In the data below, retype exactly the line that contains "cloned: 0 / 0" and every line after it, through the last.

"""

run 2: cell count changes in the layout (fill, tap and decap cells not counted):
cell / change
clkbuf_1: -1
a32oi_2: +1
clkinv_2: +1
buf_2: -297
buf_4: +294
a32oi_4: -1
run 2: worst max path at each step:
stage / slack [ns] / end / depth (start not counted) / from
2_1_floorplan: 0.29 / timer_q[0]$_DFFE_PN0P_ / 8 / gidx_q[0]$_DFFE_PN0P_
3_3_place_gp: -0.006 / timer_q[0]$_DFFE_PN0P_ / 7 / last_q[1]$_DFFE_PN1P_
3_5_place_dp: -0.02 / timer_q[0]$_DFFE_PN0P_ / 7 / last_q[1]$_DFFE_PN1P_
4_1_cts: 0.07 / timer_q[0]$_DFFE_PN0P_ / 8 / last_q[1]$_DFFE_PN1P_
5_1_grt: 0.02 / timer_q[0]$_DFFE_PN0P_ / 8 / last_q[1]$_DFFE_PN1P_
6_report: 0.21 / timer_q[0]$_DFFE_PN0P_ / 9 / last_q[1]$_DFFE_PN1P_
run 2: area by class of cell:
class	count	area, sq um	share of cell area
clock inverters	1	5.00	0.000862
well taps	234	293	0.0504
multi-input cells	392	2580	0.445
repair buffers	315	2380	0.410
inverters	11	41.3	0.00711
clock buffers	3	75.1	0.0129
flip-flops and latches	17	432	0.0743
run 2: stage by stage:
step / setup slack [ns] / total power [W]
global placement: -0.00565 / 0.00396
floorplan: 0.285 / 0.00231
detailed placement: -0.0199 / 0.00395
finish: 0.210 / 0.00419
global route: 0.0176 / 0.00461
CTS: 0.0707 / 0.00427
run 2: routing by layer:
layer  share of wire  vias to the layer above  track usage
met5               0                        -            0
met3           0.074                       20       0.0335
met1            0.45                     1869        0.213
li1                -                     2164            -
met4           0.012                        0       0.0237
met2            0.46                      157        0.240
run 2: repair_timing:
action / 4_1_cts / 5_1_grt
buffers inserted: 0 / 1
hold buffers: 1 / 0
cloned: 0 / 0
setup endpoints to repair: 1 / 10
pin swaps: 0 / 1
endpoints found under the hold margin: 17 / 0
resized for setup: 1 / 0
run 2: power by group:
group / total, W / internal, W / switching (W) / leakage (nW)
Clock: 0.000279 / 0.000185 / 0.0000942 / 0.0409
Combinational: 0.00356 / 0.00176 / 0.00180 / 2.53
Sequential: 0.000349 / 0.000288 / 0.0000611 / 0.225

"""

Written answer →
cloned: 0 / 0
setup endpoints to repair: 1 / 10
pin swaps: 0 / 1
endpoints found under the hold margin: 17 / 0
resized for setup: 1 / 0
run 2: power by group:
group / total, W / internal, W / switching (W) / leakage (nW)
Clock: 0.000279 / 0.000185 / 0.0000942 / 0.0409
Combinational: 0.00356 / 0.00176 / 0.00180 / 2.53
Sequential: 0.000349 / 0.000288 / 0.0000611 / 0.225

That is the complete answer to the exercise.